[Collected data entries]
..........

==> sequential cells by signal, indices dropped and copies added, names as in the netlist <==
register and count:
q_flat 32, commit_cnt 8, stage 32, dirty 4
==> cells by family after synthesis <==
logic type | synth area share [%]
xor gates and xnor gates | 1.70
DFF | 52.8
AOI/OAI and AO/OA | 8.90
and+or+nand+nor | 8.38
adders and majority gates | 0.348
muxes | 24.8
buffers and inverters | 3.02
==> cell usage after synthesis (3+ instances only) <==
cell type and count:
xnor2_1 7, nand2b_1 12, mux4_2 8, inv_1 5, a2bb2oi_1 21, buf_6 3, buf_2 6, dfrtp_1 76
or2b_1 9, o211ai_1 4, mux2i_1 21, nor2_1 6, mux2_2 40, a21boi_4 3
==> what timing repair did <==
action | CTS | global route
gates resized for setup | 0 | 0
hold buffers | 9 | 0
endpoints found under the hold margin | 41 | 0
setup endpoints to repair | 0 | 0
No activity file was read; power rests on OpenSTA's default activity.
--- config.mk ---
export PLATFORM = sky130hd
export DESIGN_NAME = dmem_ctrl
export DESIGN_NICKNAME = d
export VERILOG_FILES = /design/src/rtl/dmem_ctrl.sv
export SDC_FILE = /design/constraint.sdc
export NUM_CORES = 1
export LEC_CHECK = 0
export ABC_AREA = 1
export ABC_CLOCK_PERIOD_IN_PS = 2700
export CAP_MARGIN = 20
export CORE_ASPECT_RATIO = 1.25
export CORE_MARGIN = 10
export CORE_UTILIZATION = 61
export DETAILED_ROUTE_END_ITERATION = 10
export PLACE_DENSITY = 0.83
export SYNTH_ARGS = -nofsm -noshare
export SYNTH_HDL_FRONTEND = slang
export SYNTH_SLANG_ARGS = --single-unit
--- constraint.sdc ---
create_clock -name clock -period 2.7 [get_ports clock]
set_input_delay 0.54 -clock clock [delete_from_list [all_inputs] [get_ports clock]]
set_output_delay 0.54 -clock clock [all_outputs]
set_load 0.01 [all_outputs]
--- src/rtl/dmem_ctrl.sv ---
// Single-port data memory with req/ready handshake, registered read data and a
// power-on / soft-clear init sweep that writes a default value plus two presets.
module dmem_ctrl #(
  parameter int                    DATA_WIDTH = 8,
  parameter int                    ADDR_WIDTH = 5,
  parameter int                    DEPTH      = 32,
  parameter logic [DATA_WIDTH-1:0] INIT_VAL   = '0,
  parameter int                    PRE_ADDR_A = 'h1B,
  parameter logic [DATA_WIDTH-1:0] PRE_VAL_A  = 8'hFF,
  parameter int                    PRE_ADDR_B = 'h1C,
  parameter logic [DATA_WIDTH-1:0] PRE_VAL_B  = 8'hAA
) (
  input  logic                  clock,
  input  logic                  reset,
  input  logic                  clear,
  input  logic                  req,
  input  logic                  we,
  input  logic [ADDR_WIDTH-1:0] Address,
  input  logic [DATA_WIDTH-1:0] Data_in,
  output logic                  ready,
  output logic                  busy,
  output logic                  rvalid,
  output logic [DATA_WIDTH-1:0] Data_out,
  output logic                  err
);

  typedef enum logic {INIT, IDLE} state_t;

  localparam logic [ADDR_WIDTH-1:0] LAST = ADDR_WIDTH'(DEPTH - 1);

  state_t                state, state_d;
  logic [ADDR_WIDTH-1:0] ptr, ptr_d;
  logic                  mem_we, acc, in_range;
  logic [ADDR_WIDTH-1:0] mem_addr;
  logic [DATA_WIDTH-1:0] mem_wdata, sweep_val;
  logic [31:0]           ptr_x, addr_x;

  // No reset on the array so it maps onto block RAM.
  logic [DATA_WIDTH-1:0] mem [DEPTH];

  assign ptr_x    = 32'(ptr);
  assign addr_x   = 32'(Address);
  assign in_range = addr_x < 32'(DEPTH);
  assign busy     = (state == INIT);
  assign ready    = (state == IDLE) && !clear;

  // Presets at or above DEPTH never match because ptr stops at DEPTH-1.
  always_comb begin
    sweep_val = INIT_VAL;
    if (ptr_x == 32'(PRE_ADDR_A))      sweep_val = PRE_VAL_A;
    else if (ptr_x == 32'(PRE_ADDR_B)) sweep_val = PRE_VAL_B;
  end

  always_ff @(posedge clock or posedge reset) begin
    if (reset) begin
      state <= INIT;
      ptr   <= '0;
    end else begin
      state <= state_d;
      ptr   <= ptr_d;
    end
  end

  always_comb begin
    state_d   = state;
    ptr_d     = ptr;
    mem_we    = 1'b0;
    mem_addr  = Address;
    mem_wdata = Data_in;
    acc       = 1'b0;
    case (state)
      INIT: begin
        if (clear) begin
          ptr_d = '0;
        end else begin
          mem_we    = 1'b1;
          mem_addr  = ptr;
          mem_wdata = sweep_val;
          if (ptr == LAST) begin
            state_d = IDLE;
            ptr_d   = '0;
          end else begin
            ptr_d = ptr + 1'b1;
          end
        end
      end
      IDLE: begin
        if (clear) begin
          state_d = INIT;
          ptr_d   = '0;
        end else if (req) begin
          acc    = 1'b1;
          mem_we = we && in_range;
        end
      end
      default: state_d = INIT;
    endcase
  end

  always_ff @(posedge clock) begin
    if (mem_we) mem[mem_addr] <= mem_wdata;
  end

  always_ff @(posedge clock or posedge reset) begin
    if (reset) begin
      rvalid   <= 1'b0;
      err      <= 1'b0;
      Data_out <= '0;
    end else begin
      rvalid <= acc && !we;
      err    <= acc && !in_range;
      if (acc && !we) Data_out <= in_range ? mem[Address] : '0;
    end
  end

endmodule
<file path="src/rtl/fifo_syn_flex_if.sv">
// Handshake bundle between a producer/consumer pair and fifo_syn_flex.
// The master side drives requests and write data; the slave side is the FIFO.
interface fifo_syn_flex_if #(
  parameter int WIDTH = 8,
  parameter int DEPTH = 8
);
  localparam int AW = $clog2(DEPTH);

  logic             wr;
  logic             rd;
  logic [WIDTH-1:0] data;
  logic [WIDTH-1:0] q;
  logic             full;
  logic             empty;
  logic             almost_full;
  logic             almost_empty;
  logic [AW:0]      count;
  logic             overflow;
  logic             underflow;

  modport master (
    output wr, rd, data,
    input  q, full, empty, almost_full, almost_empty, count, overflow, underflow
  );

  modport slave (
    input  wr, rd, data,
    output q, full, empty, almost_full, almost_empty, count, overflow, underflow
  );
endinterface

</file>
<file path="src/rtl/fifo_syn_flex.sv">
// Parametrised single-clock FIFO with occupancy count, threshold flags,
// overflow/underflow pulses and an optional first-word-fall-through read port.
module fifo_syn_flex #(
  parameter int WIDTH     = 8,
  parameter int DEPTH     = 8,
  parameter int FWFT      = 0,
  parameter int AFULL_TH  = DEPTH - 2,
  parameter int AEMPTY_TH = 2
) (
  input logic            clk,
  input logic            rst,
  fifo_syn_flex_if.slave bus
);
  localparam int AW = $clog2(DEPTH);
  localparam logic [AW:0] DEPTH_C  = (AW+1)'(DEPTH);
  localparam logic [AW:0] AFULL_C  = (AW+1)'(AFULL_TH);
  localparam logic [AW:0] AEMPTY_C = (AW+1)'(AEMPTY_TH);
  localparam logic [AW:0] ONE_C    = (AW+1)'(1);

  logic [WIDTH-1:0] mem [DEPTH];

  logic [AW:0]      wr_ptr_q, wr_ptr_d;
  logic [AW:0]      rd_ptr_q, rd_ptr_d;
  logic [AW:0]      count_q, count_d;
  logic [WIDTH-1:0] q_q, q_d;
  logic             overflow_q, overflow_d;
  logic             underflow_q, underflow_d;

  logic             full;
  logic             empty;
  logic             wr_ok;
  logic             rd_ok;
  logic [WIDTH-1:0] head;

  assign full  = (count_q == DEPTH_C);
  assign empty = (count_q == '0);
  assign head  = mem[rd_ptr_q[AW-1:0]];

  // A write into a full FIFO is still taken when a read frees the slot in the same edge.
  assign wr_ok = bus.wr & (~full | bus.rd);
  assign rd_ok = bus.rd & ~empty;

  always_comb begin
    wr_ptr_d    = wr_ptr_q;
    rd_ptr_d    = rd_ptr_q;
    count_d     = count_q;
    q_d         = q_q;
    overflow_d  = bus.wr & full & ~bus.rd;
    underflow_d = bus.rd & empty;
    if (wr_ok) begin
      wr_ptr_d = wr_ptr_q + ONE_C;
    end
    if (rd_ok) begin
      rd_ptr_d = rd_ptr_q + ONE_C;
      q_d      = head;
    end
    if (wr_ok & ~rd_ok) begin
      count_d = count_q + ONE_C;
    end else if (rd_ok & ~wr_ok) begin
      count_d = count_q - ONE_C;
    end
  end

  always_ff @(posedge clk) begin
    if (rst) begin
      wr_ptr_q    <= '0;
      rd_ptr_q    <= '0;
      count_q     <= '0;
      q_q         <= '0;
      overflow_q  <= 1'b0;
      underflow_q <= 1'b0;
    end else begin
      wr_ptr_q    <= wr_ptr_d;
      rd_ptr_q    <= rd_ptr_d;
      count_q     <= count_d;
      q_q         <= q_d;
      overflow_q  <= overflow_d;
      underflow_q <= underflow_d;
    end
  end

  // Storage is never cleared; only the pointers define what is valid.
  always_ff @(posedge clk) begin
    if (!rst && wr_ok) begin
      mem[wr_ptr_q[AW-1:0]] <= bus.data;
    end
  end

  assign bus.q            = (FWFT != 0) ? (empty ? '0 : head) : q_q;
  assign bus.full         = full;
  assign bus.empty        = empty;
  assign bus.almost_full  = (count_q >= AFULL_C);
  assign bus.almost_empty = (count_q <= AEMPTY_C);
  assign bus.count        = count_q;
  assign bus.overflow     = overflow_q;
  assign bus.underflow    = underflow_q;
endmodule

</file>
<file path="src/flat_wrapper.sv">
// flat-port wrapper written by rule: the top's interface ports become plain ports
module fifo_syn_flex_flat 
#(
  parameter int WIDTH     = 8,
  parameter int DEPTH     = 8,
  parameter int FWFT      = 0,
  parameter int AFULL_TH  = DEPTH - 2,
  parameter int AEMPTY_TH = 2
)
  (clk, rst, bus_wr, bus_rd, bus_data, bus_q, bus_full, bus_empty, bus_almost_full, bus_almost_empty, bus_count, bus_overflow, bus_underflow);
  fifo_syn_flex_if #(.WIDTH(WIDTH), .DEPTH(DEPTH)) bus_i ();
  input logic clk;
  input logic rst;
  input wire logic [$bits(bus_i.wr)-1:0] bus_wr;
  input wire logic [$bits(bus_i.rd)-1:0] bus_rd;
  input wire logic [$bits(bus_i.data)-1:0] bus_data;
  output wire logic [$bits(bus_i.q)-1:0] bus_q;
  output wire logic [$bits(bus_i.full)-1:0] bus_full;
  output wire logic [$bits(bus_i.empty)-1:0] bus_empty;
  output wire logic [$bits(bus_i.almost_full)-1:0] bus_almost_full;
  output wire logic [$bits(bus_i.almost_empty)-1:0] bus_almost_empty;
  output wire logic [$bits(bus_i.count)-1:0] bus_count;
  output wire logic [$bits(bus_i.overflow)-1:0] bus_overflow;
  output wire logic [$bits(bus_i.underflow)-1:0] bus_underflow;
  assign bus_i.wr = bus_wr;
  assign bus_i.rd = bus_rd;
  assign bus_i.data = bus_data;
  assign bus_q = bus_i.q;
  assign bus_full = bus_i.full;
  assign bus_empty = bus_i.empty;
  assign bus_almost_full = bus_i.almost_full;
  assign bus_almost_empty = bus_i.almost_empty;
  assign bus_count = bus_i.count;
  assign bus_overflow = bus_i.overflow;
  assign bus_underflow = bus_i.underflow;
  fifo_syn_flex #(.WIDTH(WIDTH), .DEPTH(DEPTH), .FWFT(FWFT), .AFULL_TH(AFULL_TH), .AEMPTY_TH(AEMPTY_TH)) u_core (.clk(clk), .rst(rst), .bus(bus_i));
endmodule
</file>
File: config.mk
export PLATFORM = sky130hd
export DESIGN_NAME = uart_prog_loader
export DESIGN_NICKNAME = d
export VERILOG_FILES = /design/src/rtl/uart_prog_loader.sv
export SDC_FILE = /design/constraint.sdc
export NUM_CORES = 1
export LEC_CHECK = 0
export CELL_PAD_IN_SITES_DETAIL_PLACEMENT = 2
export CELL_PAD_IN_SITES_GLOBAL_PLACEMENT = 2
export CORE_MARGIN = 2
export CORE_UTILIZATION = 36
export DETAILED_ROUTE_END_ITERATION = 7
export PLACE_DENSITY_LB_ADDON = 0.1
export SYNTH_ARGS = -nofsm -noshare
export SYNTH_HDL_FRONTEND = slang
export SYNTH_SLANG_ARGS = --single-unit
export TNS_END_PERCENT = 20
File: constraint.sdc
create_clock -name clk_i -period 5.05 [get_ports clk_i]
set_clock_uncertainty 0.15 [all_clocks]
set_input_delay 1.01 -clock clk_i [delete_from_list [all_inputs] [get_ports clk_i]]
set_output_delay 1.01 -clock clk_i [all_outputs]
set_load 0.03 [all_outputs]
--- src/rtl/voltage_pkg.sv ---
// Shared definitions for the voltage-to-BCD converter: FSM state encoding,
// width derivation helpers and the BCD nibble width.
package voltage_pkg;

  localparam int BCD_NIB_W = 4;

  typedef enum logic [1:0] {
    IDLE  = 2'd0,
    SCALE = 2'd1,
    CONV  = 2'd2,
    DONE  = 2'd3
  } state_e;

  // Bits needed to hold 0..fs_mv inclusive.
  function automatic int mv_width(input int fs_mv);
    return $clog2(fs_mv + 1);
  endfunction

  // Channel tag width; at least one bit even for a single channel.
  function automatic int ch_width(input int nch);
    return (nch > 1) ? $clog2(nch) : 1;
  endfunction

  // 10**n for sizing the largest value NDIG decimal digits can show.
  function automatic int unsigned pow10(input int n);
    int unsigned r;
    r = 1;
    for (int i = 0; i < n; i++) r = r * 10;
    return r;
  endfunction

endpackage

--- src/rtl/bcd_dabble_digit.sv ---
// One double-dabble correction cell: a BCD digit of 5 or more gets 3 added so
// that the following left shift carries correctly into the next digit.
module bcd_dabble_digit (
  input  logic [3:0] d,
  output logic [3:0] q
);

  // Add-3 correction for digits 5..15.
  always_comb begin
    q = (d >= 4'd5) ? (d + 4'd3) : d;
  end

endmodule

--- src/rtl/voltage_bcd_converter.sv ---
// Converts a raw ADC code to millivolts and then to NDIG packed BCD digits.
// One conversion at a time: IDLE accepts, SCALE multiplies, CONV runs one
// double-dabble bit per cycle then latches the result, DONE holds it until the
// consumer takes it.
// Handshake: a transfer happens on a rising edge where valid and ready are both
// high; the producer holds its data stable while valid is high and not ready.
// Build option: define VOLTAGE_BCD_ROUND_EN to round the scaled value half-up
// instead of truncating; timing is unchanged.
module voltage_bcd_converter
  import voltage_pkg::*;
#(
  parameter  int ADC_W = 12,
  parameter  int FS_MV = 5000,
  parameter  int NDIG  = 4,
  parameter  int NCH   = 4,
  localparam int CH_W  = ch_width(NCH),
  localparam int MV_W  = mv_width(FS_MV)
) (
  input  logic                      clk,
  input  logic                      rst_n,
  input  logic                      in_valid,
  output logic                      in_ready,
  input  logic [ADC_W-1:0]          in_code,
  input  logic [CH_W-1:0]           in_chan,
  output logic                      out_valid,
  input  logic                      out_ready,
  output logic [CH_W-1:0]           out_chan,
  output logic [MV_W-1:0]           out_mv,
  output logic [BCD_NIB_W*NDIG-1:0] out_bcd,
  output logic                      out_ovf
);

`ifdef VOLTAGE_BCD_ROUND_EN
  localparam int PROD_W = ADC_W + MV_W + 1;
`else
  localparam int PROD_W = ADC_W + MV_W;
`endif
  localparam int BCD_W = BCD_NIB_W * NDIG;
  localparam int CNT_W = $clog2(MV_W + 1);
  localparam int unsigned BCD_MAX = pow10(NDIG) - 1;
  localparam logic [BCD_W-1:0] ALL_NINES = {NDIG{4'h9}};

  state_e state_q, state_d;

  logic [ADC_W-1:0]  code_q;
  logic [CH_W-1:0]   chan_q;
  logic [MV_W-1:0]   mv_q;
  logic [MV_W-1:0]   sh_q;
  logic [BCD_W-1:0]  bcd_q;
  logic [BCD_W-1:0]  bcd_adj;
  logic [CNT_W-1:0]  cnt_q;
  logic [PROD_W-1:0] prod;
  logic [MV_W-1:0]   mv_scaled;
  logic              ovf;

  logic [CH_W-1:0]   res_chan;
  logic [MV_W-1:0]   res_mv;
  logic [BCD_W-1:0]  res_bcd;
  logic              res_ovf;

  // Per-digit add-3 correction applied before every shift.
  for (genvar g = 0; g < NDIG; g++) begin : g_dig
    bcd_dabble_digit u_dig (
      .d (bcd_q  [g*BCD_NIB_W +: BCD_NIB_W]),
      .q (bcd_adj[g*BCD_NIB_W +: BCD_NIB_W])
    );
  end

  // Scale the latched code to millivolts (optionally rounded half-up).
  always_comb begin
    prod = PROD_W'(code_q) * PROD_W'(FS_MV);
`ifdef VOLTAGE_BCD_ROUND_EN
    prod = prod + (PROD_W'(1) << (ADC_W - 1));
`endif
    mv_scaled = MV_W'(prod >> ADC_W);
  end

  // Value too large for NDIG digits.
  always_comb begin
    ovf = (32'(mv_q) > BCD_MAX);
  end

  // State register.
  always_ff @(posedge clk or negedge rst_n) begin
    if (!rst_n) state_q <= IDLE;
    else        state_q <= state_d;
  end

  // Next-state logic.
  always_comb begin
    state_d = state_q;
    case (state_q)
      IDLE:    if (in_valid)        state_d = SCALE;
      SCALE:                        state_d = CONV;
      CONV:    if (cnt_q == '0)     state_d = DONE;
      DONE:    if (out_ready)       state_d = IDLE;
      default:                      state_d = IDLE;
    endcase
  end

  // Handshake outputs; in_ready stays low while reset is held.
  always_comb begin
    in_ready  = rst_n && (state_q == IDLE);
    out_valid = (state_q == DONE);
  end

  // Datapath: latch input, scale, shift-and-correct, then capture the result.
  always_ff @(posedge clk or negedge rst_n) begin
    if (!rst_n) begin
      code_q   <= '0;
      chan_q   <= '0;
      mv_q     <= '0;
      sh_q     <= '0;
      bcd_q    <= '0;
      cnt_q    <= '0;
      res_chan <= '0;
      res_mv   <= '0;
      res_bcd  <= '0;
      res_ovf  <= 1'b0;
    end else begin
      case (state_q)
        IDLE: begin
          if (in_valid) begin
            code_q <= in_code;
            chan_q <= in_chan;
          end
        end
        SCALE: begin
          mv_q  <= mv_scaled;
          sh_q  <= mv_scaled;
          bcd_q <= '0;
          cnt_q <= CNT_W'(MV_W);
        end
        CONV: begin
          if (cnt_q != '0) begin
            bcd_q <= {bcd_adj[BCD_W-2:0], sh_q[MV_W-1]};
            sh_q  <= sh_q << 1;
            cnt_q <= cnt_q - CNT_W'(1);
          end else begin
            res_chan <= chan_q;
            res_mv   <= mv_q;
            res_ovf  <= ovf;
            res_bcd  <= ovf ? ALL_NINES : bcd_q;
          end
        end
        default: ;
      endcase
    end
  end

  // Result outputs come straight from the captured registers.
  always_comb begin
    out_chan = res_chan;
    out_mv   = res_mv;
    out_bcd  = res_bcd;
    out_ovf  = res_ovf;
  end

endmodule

..........

AIM OF THE EXERCISE: Please output an exact copy of the lines above, from the opening line of the data down to the line that contains "export PLACE_DENSITY = 0.83".

ANSWER BOX:
==> sequential cells by signal, indices dropped and copies added, names as in the netlist <==
register and count:
q_flat 32, commit_cnt 8, stage 32, dirty 4
==> cells by family after synthesis <==
logic type | synth area share [%]
xor gates and xnor gates | 1.70
DFF | 52.8
AOI/OAI and AO/OA | 8.90
and+or+nand+nor | 8.38
adders and majority gates | 0.348
muxes | 24.8
buffers and inverters | 3.02
==> cell usage after synthesis (3+ instances only) <==
cell type and count:
xnor2_1 7, nand2b_1 12, mux4_2 8, inv_1 5, a2bb2oi_1 21, buf_6 3, buf_2 6, dfrtp_1 76
or2b_1 9, o211ai_1 4, mux2i_1 21, nor2_1 6, mux2_2 40, a21boi_4 3
==> what timing repair did <==
action | CTS | global route
gates resized for setup | 0 | 0
hold buffers | 9 | 0
endpoints found under the hold margin | 41 | 0
setup endpoints to repair | 0 | 0
No activity file was read; power rests on OpenSTA's default activity.
--- config.mk ---
export PLATFORM = sky130hd
export DESIGN_NAME = dmem_ctrl
export DESIGN_NICKNAME = d
export VERILOG_FILES = /design/src/rtl/dmem_ctrl.sv
export SDC_FILE = /design/constraint.sdc
export NUM_CORES = 1
export LEC_CHECK = 0
export ABC_AREA = 1
export ABC_CLOCK_PERIOD_IN_PS = 2700
export CAP_MARGIN = 20
export CORE_ASPECT_RATIO = 1.25
export CORE_MARGIN = 10
export CORE_UTILIZATION = 61
export DETAILED_ROUTE_END_ITERATION = 10
export PLACE_DENSITY = 0.83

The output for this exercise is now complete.